How to measure and classify insomnia in elderly persons

Document type: Conference Presentations
Peer reviewed: Yes
Author(s): Amanda Hellström, Peter Hagell, Cecilia Fagerström, Ania Willman
Title: How to measure and classify insomnia in elderly persons
Series: Journal of Clinical Nursing
Conference name: Fourth European Nursing Congress
Year: 2010
Volume: 19
Issue: suppl. 1
ISSN: 0962-1067
Publisher: Wiley-Blackwell
City: Rotterdam
Organization: Blekinge Institute of Technology
Department: School of Health Science (Sektionen för hälsa)
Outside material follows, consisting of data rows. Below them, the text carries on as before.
Source: an optimization exercise on an open RTL-to-GDS flow (aim: small area, a short achievable clock period and few clock cycles). Production flows keep margins and buffers that such runs may drop. Power and IR drop assume default switching activity.

Setup of run 4:
==> flow/design.v (excerpt) <==
module qrl_rs_engine (
    input             clk,
    input             rst_n,        
    input             req_valid,
    input             req_write,
    input      [11:0] req_addr,
    input      [31:0] req_wdata,
    output            req_ready,
    output reg        rsp_valid,
    output reg [31:0] rsp_rdata,
    output reg        rsp_buserr
);
    localparam [7:0] OP_NOP       = 8'h00;
    localparam [7:0] OP_GF_MUL    = 8'h01;
    localparam [7:0] OP_GF_EXP    = 8'h02;
    localparam [7:0] OP_GF_LOG    = 8'h03;
    localparam [7:0] OP_ECC_COUNT = 8'h10;
    localparam [7:0] OP_RS_GEN    = 8'h11;
    localparam [7:0] OP_RS_REM    = 8'h12;
    localparam [7:0] OP_RS_ENCODE = 8'h13;
    localparam [7:0] OP_RS_SYND   = 8'h14;
    localparam [3:0] E_OK            = 4'h0;
    localparam [3:0] E_ILLEGAL_OP    = 4'h1;
    localparam [3:0] E_RESERVED_BITS = 4'h2;
    localparam [3:0] E_LOG_OF_ZERO   = 4'h3;
    localparam [3:0] E_BAD_ECC_COUNT = 4'h4;
    localparam [3:0] E_NO_GENERATOR  = 4'h5;
    localparam [3:0] E_EMPTY_MESSAGE = 4'h6;
    localparam [3:0] E_INVALID_SYM   = 4'hB;
    localparam [3:0] E_BAD_LENGTH    = 4'hC;
    localparam [3:0] E_READ_ONLY     = 4'hE;
    localparam [2:0] S_IDLE = 3'd0;
    localparam [2:0] S_REM  = 3'd1;
    localparam [2:0] S_SYN  = 3'd2;
    localparam [2:0] S_EXP  = 3'd3;
    localparam [2:0] S_LOG  = 3'd4;
    function automatic [7:0] xtime(input [7:0] a);
        xtime = a[7] ? ((a << 1) ^ 8'h1d) : (a << 1);
    endfunction
    function automatic [7:0] gf_mul(input [7:0] a, input [7:0] b);
        integer i;
        begin
            gf_mul = 8'd0;
            for (i = 7; i >= 0; i = i - 1)
                gf_mul = xtime(gf_mul) ^ (b[i] ? a : 8'd0);
        end
    endfunction
    function automatic [7:0] apow(input integer i);
        integer k;
        begin
            apow = 8'd1;
            for (k = 0; k < i; k = k + 1) apow = xtime(apow);
        end
    endfunction
    function automatic [79:0] gen_rom(input [3:0] n);
        begin
            gen_rom = 80'h0;
            gen_rom = gen_rom | ({80{n == 4'd1}} & 80'h00_00_00_00_00_00_00_00_00_01);
            gen_rom = gen_rom | ({80{n == 4'd2}} & 80'h00_00_00_00_00_00_00_00_02_03);
            gen_rom = gen_rom | ({80{n == 4'd3}} & 80'h00_00_00_00_00_00_00_08_0e_07);
  ...
Size: about 4000 cells after synthesis, ~610 flip-flops, ~0.040 mm^2 of cells after synthesis.
clock: 12.0 ns
lec_check: 0
cap_margin: 20
core_margin: 2
core_utilization: 40
slew_margin: 20
standard.sh (not shown) runs the stock make flow with config.mk's settings and CLKGATE_MAP_FILE= SYNTH_SCRIPT=/design/flow/synth_recipe.tcl, a recipe that flattens the netlist after the stock synthesis.
==> flow/flow/run.sh <==
#!/bin/bash
# Standard ORFS layout with these changes to how it is made (the SDC, clock
# period and constraints are unchanged):
#  - the port buffers are buf_4 cells instead of the default delay buffers;
#  - timing repair aims at a larger setup slack than the clock needs;
#  - larger clock-tree sink clusters (fewer clock buffer levels).
set -euo pipefail
bash standard.sh SETUP_SLACK_MARGIN=8.5 TNS_END_PERCENT=5 \
    'BUFFER_PORTS_ARGS=-buffer_cell sky130_fd_sc_hd__buf_4' \
    CTS_CLUSTER_SIZE=25 CTS_CLUSTER_DIAMETER=100 finish > make_finish.log 2>&1
diff inputs: run 4 => run 3
--- a/flow/design.v
+++ b/flow/design.v
@@ -137,40 +137,42 @@
     reg [7:0]  result;
     reg        res_syn;     
     reg        syn_ok;      
     reg [3:0]  err;
     reg        sticky;
     reg        ready_q;
     reg        bv;
     reg        b_write;
-    reg [11:0] b_addr;
+    reg [5:0]  b_word;
     reg [23:0] b_wdata;
     reg        b_hi;        
-    reg        b_big;       
-    reg        b_len_bad;   
+    reg        b_cmd, b_status, b_result, b_msglen, b_genn, b_msg, b_gen, b_ecc, b_syn;
     reg        b_nc;        
     assign req_ready = ready_q;
     wire accept = req_valid && ready_q;
+    wire        i_aligned = (req_addr[1:0] == 2'b00);
     wire [5:0]  i_word    = req_addr[7:2];
+    wire [3:0]  i_small   = req_addr[5:2];
+    wire        i_cmd     = i_aligned && req_addr == 12'h000;
+    wire        i_status  = i_aligned && req_addr == 12'h004;
+    wire        i_result  = i_aligned && req_addr == 12'h008;
+    wire        i_msglen  = i_aligned && req_addr == 12'h014;
+    wire        i_genn    = i_aligned && req_addr == 12'h024;
+    wire        i_msg     = i_aligned && req_addr[11:8] == 4'h1 && i_word < 6'd40;
+    wire        i_gen     = i_aligned && req_addr[11:6] == 6'h08 && i_small < 4'd10;
+    wire        i_ecc     = i_aligned && req_addr[11:6] == 6'h09 && i_small < 4'd10;
+    wire        i_syn     = i_aligned && req_addr[11:6] == 6'h0a && i_small < 4'd10;
+    wire        i_mapped  = i_cmd | i_status | i_result | i_msglen | i_genn |
+                            i_msg | i_gen | i_ecc | i_syn;
     wire        i_nc      = !req_write && req_addr[11:6] == 6'd0 && req_addr[4:0] == 5'b00100;
-    wire [5:0]  b_word    = b_addr[7:2];
-    wire [3:0]  b_small   = b_addr[5:2];
-    wire        b_aligned = (b_addr[1:0] == 2'b00);
-    wire        b_cmd     = b_aligned && b_addr == 12'h000;
-    wire        b_status  = b_aligned && b_addr == 12'h004;
-    wire        b_result  = b_aligned && b_addr == 12'h008;
-    wire        b_msglen  = b_aligned && b_addr == 12'h014;
-    wire        b_genn    = b_aligned && b_addr == 12'h024;
-    wire        b_msg     = b_aligned && b_addr[11:8] == 4'h1 && b_word < 6'd40;
-    wire        b_gen     = b_aligned && b_addr[11:6] == 6'h08 && b_small < 4'd10;
-    wire        b_ecc     = b_aligned && b_addr[11:6] == 6'h09 && b_small < 4'd10;
-    wire        b_syn     = b_aligned && b_addr[11:6] == 6'h0a && b_small < 4'd10;
     wire        b_mapped  = b_cmd | b_status | b_result | b_msglen | b_genn |
                             b_msg | b_gen | b_ecc | b_syn;
+    wire        b_big     = b_hi || (|b_wdata[23:8]);             
+    wire        b_len_bad = b_hi || (|b_wdata[23:6]) || (b_wdata[5:0] > 6'd40);
     wire [7:0]  op    = b_wdata[7:0];
     wire [7:0]  fld_a = b_wdata[15:8];
     wire [7:0]  fld_b = b_wdata[23:16];
     wire [8:0]  fld_i = b_wdata[16:8];
     reg         op_known;
     reg [15:0]  rsv_mask;   
     always @(*) begin
         op_known = 1'b1;
@@ -343,21 +345,28 @@
             default: state_nx = S_IDLE;
         endcase
     end
     wire bv_nx = accept || (bv && !exec);
     wire nc_nx = accept ? i_nc : b_nc;
     always @(posedge clk) begin
         if (accept) begin
             b_write  <= req_write;
-            b_addr   <= req_addr;
+            b_word   <= i_word;
             b_wdata  <= req_wdata[23:0];
             b_hi     <= |req_wdata[31:24];
-            b_big    <= |req_wdata[31:8];
-            b_len_bad <= (|req_wdata[31:6]) || (req_wdata[5:0] > 6'd40);
+            b_cmd    <= i_cmd;
+            b_status <= i_status;
+            b_result <= i_result;
+            b_msglen <= i_msglen;
+            b_genn   <= i_genn;
+            b_msg    <= i_msg;
+            b_gen    <= i_gen;
+            b_ecc    <= i_ecc;
+            b_syn    <= i_syn;
             b_nc     <= i_nc;
         end
         rsp_rdata  <= {23'd0, b_write ? 9'd0 : rd_data};
         rsp_buserr <= !b_mapped;
         if (!rst_n) begin
             ready_q   <= 1'b1;
             bv        <= 1'b0;
             rsp_valid <= 1'b0;
### Flow results
As far as die area is concerned, run 4 and run 3 perform about the same.
Re overall routed net length: run 3 is 6.4% up on run 4.
Run 3 ended up with a higher total power than run 4 did.
Proportion of cell area occupied by multi-input gates for run 3: 0.82 points down relative to run 4
Looking at via density per instance, run 3 sits about 1.5% higher than run 4 does.
The flip-flop and latch count was comparable across run 3 and run 4.
In the tables for run 3 and run 4, growth of design area from synthesis to finish reads lower with run 4.
Diff run 4 -> run 3: final clock period utilization by the worst path went down; count of non-CTS inverters in the layout went up by 16.
Function was not checked in any run of this note: the RTL went through the layout flow alone.

## afterwards: timing with drivers on the ports
No port has a modelled driver above. Below, the same layouts with a new extraction and two added sets of constraints.
Step 1: set_driving_cell puts a clkbuf_16 on clk and a buf_2 on each other input, an assumption about the parent block.
Step 2 moves the port delays by t, midway between the first and last clock arrival at a register: inputs arrive t later, outputs are due t later. That takes back most of the time a late clock gives input paths.
Three values: no drivers, after step 1, after step 2; two values: the first two.
run | t, ns | setup WS [ns] | worst register clock-pin slew, ns | worst data-port slew with drivers (ns) | pins driven straight from the clock port
run 4 | 0.721 | 8.172 / 8.172 / 7.779 | 0.11 / 0.11 | 0.11 | 1
run 3 | 0.733 | 8.239 / 8.239 / 7.564 | 0.12 / 0.12 | 0.12 | 1
After both steps every run listed still meets setup and hold. The setup slack of run 3, which loses most, moves by 0.000 ns with the drivers and by -0.675 ns with both steps.
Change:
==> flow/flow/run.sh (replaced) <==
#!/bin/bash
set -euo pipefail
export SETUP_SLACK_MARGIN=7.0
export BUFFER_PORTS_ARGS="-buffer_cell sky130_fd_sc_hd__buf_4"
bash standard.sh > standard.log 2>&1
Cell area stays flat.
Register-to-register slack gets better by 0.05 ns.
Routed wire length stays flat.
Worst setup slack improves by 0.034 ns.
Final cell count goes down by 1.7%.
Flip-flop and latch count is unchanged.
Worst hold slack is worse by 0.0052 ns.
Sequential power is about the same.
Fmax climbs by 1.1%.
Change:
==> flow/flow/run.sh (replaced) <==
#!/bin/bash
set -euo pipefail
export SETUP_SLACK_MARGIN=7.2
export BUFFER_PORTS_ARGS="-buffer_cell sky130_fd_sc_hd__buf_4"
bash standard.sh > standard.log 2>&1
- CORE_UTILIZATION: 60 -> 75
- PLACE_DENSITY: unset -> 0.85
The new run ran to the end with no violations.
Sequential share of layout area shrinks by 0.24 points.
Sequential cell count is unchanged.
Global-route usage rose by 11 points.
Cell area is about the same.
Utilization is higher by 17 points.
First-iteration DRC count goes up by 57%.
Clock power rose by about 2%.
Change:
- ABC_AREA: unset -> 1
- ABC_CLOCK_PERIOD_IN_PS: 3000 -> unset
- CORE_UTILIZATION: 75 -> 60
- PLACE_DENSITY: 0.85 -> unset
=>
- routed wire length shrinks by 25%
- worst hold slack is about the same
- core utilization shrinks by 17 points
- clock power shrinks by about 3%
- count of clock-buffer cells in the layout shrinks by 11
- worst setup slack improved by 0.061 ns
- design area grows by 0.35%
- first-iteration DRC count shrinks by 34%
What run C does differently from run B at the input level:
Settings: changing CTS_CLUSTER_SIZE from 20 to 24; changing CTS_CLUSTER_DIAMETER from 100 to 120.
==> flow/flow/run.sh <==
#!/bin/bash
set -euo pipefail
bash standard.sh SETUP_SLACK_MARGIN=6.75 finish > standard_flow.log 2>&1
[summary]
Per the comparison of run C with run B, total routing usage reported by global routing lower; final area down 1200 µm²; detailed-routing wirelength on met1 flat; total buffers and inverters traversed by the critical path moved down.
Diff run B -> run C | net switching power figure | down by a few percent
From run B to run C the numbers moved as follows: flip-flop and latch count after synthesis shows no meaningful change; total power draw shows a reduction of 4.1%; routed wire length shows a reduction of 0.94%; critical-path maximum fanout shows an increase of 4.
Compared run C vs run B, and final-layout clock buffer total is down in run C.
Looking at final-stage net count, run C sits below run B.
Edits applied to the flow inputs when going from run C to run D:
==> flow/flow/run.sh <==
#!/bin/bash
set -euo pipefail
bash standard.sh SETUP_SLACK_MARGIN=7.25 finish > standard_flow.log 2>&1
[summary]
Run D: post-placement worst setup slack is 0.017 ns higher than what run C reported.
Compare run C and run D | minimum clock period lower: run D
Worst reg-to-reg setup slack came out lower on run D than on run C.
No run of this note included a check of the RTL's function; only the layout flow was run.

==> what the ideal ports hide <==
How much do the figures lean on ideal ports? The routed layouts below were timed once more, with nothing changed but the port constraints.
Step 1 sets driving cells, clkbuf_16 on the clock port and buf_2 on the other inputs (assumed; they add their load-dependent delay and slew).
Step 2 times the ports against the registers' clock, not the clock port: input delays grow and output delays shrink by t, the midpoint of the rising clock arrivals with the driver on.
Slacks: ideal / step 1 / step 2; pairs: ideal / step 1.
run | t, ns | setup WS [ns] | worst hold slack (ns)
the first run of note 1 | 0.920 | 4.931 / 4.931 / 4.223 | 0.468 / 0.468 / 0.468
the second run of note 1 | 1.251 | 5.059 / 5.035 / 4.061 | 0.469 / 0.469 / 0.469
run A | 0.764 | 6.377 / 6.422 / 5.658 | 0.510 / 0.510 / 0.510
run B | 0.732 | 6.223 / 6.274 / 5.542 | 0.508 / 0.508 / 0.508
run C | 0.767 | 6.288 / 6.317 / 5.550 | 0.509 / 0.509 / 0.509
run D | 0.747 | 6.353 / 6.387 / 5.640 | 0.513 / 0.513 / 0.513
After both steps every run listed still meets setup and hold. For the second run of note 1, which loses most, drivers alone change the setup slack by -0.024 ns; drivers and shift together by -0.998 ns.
What follows belongs to an exercise in optimizing a design on an open flow for small area, a short achievable clock period and few clock cycles per item; a production flow would make more cautious choices.
In this exercise RTL edits were held to simulation tests only and were not proved equivalent to the original.

==> exp/violet: inputs <==
==> flow/design.v <==
module pdi_nearest (
    input  wire        clk,
    input  wire        rst,         
    input  wire        pal_we,
    input  wire [5:0]  pal_waddr,
    input  wire [23:0] pal_wdata,   
    input  wire        q_valid,
    output reg         q_ready,
    input  wire [23:0] q_color,     
    input  wire [5:0]  q_first,
    input  wire [6:0]  q_num,
    output reg         r_valid,
    output reg  [5:0]  r_index,
    output reg  [3:0]  r_err        
);
    localparam [3:0] ERR_NONE     = 4'd0;
    localparam [3:0] ERR_BADPAL   = 4'd7;
    localparam [3:0] ERR_EMPTYPAL = 4'd9;
    localparam P = 16;              
    reg [23:0] pal [0:63];
    reg        w_en;
    reg [5:0]  w_addr;
    reg [23:0] w_data;
    always @(posedge clk) begin
        w_en   <= pal_we & ~rst;
        w_addr <= pal_waddr;
        w_data <= pal_wdata;
        if (w_en)
            pal[w_addr] <= w_data;
    end
    reg        cur_v;
    reg [23:0] cur_color;
    reg [5:0]  cur_first;
    reg [6:0]  cur_num;
    reg [1:0]  cur_pass;        
    reg [1:0]  cur_end;         
    reg        cur_last;        
    reg        cur_start;       
    reg [3:0]  cur_err;
    wire [6:0] q_numm1  = q_num - 7'd1;
    wire       q_bad    = q_num > 7'd64;
    wire       q_empty  = {1'b0, q_first} >= q_num;
    wire cur_v_n    = rst ? 1'b0 : (q_ready ? q_valid : cur_v);
    wire cur_last_n = q_ready ? (q_bad || q_empty || (q_first[5:4] == q_numm1[5:4]))
                              : (cur_pass + 2'd1 == cur_end);
    always @(posedge clk) begin
        q_ready <= !cur_v_n || cur_last_n;
        if (q_ready) begin
            cur_color <= q_color;
            cur_first <= q_first;
            cur_num   <= q_num;
            cur_pass  <= q_first[5:4];
            cur_end   <= q_numm1[5:4];
            cur_start <= 1'b1;
            if (q_bad)
                cur_err <= ERR_BADPAL;
            else if (q_empty)
                cur_err <= ERR_EMPTYPAL;
            else
                cur_err <= ERR_NONE;
        end else begin
            cur_pass  <= cur_pass + 2'd1;
            cur_start <= 1'b0;
        end
        cur_last <= cur_last_n;
        cur_v    <= cur_v_n;
    end
    reg        s0_v;
    reg        s0_last, s0_start;
    reg [3:0]  s0_err;
    reg [1:0]  s0_pass;
    reg [23:0] s0_color;
    always @(posedge clk) begin
        s0_last  <= cur_last;
        s0_start <= cur_start;
        s0_err   <= cur_err;
        s0_pass  <= cur_pass;
        s0_color <= cur_color;
        s0_v     <= rst ? 1'b0 : cur_v;
    end
    reg        s1_v, s2_v, s3_v, s4_v, s5_v;
    reg        s1_last, s2_last, s3_last, s4_last, s5_last;
    reg        s1_start, s2_start, s3_start, s4_start, s5_start;
    reg [3:0]  s1_err, s2_err, s3_err, s4_err, s5_err;
    reg [1:0]  s1_pass, s2_pass, s3_pass, s4_pass, s5_pass;
    always @(posedge clk) begin
        s1_last <= s0_last;   s1_start <= s0_start;   s1_err <= s0_err;   s1_pass <= s0_pass;
        s2_last <= s1_last;   s2_start <= s1_start;   s2_err <= s1_err;   s2_pass <= s1_pass;
        s3_last <= s2_last;   s3_start <= s2_start;   s3_err <= s2_err;   s3_pass <= s2_pass;
        s4_last <= s3_last;   s4_start <= s3_start;   s4_err <= s3_err;   s4_pass <= s3_pass;
        s5_last <= s4_last;   s5_start <= s4_start;   s5_err <= s4_err;   s5_pass <= s4_pass;
        if (rst) begin
            s1_v <= 1'b0; s2_v <= 1'b0; s3_v <= 1'b0; s4_v <= 1'b0; s5_v <= 1'b0;
        end else begin
            s1_v <= s0_v; s2_v <= s1_v; s3_v <= s2_v; s4_v <= s3_v; s5_v <= s4_v;
        end
    end
    wire [7:0] qr = s0_color[7:0];
    wire [7:0] qg = s0_color[15:8];
    wire [7:0] qb = s0_color[23:16];
    wire [27:0] ed [0:P-1];
    reg  [P-1:0] s3_ok;
    genvar i;
    generate
        for (i = 0; i < P; i = i + 1) begin : ent
            wire [3:0]  ii = i;
            wire [5:0]  e  = {cur_pass, ii};
            reg  [23:0] pe;
            reg         s0_ok;
            always @(posedge clk) begin
                pe    <= pal[e];
                s0_ok <= (cur_err == ERR_NONE) && (e >= cur_first) && ({1'b0, e} < cur_num);
            end
            wire [7:0]  pr = pe[7:0];
            wire [7:0]  pg = pe[15:8];
            wire [7:0]  pb = pe[23:16];
            wire [8:0]  xr = {1'b0, qr} - {1'b0, pr};
            wire [8:0]  xg = {1'b0, qg} - {1'b0, pg};
            wire [8:0]  xb = {1'b0, qb} - {1'b0, pb};
            wire [8:0]  rs = {1'b0, qr} + {1'b0, pr};
            reg [7:0] s1_dr, s1_dg, s1_db, s1_rm;
            reg       s1_ok;
            always @(posedge clk) begin
                s1_dr <= (xr[7:0] ^ {8{xr[8]}}) + {7'd0, xr[8]};
                s1_dg <= (xg[7:0] ^ {8{xg[8]}}) + {7'd0, xg[8]};
                s1_db <= (xb[7:0] ^ {8{xb[8]}}) + {7'd0, xb[8]};
                s1_rm <= rs[8:1];
                s1_ok <= s0_ok;
            end
            wire [15:0] u, w, v;
            sq8 sq_r (.d(s1_dr), .q(u));
            sq8 sq_g (.d(s1_dg), .q(w));
            sq8 sq_b (.d(s1_db), .q(v));
            reg [15:0] s2_u, s2_w, s2_v2;
            reg [7:0]  s2_rm;
            reg        s2_ok;
            always @(posedge clk) begin
                s2_u  <= u;
                s2_w  <= w;
                s2_v2 <= v;
                s2_rm <= s1_rm;
                s2_ok <= s1_ok;
            end
            wire [15:0] m0 = s2_rm[0] ? s2_u : s2_v2;
            wire [15:0] m1 = s2_rm[1] ? s2_u : s2_v2;
            wire [15:0] m2 = s2_rm[2] ? s2_u : s2_v2;
            wire [15:0] m3 = s2_rm[3] ? s2_u : s2_v2;
            wire [15:0] m4 = s2_rm[4] ? s2_u : s2_v2;
            wire [15:0] m5 = s2_rm[5] ? s2_u : s2_v2;
            wire [15:0] m6 = s2_rm[6] ? s2_u : s2_v2;
            wire [15:0] m7 = s2_rm[7] ? s2_u : s2_v2;
            wire [27:0] d = {3'd0, s2_u, 9'd0} + {3'd0, s2_v2, 9'd0} + {2'd0, s2_w, 10'd0}
                          + {12'd0, m0} + {11'd0, m1, 1'd0} + {10'd0, m2, 2'd0} + {9'd0, m3, 3'd0}
                          + {8'd0, m4, 4'd0} + {7'd0, m5, 5'd0} + {6'd0, m6, 6'd0} + {5'd0, m7, 7'd0};
            reg [27:0] s3_d;
            always @(posedge clk) begin
                s3_d     <= d;
                s3_ok[i] <= s2_ok;
            end
            assign ed[i] = s3_d;
        end
    endgenerate
    wire [27:0] l1_d [0:7];
    wire [3:0]  l1_i [0:7];
    wire [7:0]  l1_ok;
    wire [27:0] l2_d [0:3];
    wire [3:0]  l2_i [0:3];
    wire [3:0]  l2_ok;
    generate
        for (i = 0; i < 8; i = i + 1) begin : lv1
            wire pick = s3_ok[2*i+1] && (!s3_ok[2*i] || (ed[2*i+1] < ed[2*i]));
            assign l1_d[i]  = pick ? ed[2*i+1] : ed[2*i];
            assign l1_i[i]  = pick ? (2*i+1) : (2*i);
            assign l1_ok[i] = s3_ok[2*i+1] || s3_ok[2*i];
        end
        for (i = 0; i < 4; i = i + 1) begin : lv2
            wire pick = l1_ok[2*i+1] && (!l1_ok[2*i] || (l1_d[2*i+1] < l1_d[2*i]));
            assign l2_d[i]  = pick ? l1_d[2*i+1] : l1_d[2*i];
            assign l2_i[i]  = pick ? l1_i[2*i+1] : l1_i[2*i];
            assign l2_ok[i] = l1_ok[2*i+1] || l1_ok[2*i];
        end
    endgenerate
    reg [27:0] s4_d [0:3];
    reg [3:0]  s4_i [0:3];
    reg [3:0]  s4_ok;
    always @(posedge clk) begin
        s4_d[0] <= l2_d[0]; s4_d[1] <= l2_d[1]; s4_d[2] <= l2_d[2]; s4_d[3] <= l2_d[3];
        s4_i[0] <= l2_i[0]; s4_i[1] <= l2_i[1]; s4_i[2] <= l2_i[2]; s4_i[3] <= l2_i[3];
        s4_ok   <= l2_ok;
    end
    wire        p3a = s4_ok[1] && (!s4_ok[0] || (s4_d[1] < s4_d[0]));
    wire [27:0] l3a_d  = p3a ? s4_d[1] : s4_d[0];
    wire [3:0]  l3a_i  = p3a ? s4_i[1] : s4_i[0];
    wire        l3a_ok = s4_ok[1] || s4_ok[0];
    wire        p3b = s4_ok[3] && (!s4_ok[2] || (s4_d[3] < s4_d[2]));
    wire [27:0] l3b_d  = p3b ? s4_d[3] : s4_d[2];
    wire [3:0]  l3b_i  = p3b ? s4_i[3] : s4_i[2];
    wire        l3b_ok = s4_ok[3] || s4_ok[2];
    wire        p4 = l3b_ok && (!l3a_ok || (l3b_d < l3a_d));
    reg [27:0] s5_d;
    reg [3:0]  s5_i;
    reg        s5_ok;
    always @(posedge clk) begin
        s5_d  <= p4 ? l3b_d : l3a_d;
        s5_i  <= p4 ? l3b_i : l3a_i;
        s5_ok <= l3b_ok || l3a_ok;
    end
    reg [27:0] acc_d;
    reg [5:0]  acc_i;
    reg        acc_ok;
    wire       take  = s5_start || (s5_ok && (!acc_ok || (s5_d < acc_d)));
    wire [5:0] new_i = take ? {s5_pass, s5_i} : acc_i;
    always @(posedge clk) begin
        if (take) begin
            acc_d  <= s5_d;
            acc_i  <= {s5_pass, s5_i};
            acc_ok <= s5_ok;
        end
        r_index <= (s5_err == ERR_NONE) ? new_i : 6'd0;
        r_err   <= s5_err;
        if (rst)
            r_valid <= 1'b0;
        else
            r_valid <= s5_v && s5_last;
    end
endmodule
What follows belongs to an exercise in optimizing a design on an open flow for small area, a short achievable clock period and few clock cycles; a production flow would make more cautious choices. The RTL was checked by simulation tests, not by an equivalence proof against the original design. Power and IR drop assume default switching activity.

### config.mk
export PLATFORM = sky130hd
export DESIGN_NAME = rtl433_demod
export DESIGN_NICKNAME = rtl433_demod
export VERILOG_FILES = /design/flow/design.v
export SDC_FILE = /design/flow/constraint.sdc
export NUM_CORES = 4
export LEC_CHECK = 0
export CAP_MARGIN = 35
export CORE_MARGIN = 2
export CORE_UTILIZATION = 40
export PLACE_DENSITY = 0.5
export SLEW_MARGIN = 35
export TNS_END_PERCENT = 10
### constraint.sdc
create_clock -name core_clock -period 16.0 [get_ports {clk}]
set_input_delay 3.2000 -clock core_clock [delete_from_list [all_inputs] [get_ports {clk}]]
set_output_delay 3.2000 -clock core_clock [all_outputs]
set_load 0.01 [all_outputs]
### design.v
module rtl433_count (
    input  wire [31:0] rem_in,
    input  wire        bit_in,
    input  wire [31:0] w,
    output wire        q,
    output wire [31:0] rem_out
);
    wire [32:0] t = {rem_in, bit_in};
    wire [33:0] s = {1'b0, t} - {2'b00, w};
    assign q       = ~s[33];
    assign rem_out = q ? s[31:0] : t[31:0];
endmodule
School of Health Science S-371 79 Karlskrona
+46 455 38 50 00
http://www.bth.se/hal/
Authors e-mail: amanda.hellstrom@bth.se
Language: English
Abstract: Introduction: Since sleep is found to be a fundamental part in experiencing quality of life and health it is of importance that nurses and other health care personnel strive to improve sleep and prevent sleep disturbances. Insomnia, which is the most common form of sleep disturbances, has also been found to be related with cardiac disorders. Elderly people are especially vulnerable for poor sleep; prevention of sleep disturbances should be of regard when caring for older persons. The Minimal Insomnia Symptom Scale (MISS) is a three item screening instrument previously found to be psychometrically sound and capable of identifying insomnia in the general population (20-64 years). However, its measurement properties have not been studied in an elderly population. Our aim was to test the measurement properties of the MISS among people aged 65+ in Sweden. Methods and materials: Data from a cross-sectional survey of 548 elderly individuals were analyzed in terms of assumptions of summation of items, reliability and optimal cut-off score by means of ROC-curve analysis and compared with self-reported insomnia criteria. The items of MISS describes the major features of insomnia, i.e. difficulties initiating sleep, waking at night and not feeling refreshed by sleep. A total score ranging between 0 and 12 is calculated, where higher scores indicate more severe insomnia. Results: Reliability was found to be 0.81. ROC analysis where MISS was compared with self-reported insomnia criteria (i. e. day-time sleepiness, not feeling refreshed by sleep, experiencing sleep difficulties). Optimal cut-off score was identified as more or equal to 7, and sensitivity 93%, specificity 84%. Conclusions: Data support the measurement properties of MISS as an insomnia screening instrument among elderly persons and its brevity as well as the easy scoring system makes it appealing in clinical practice.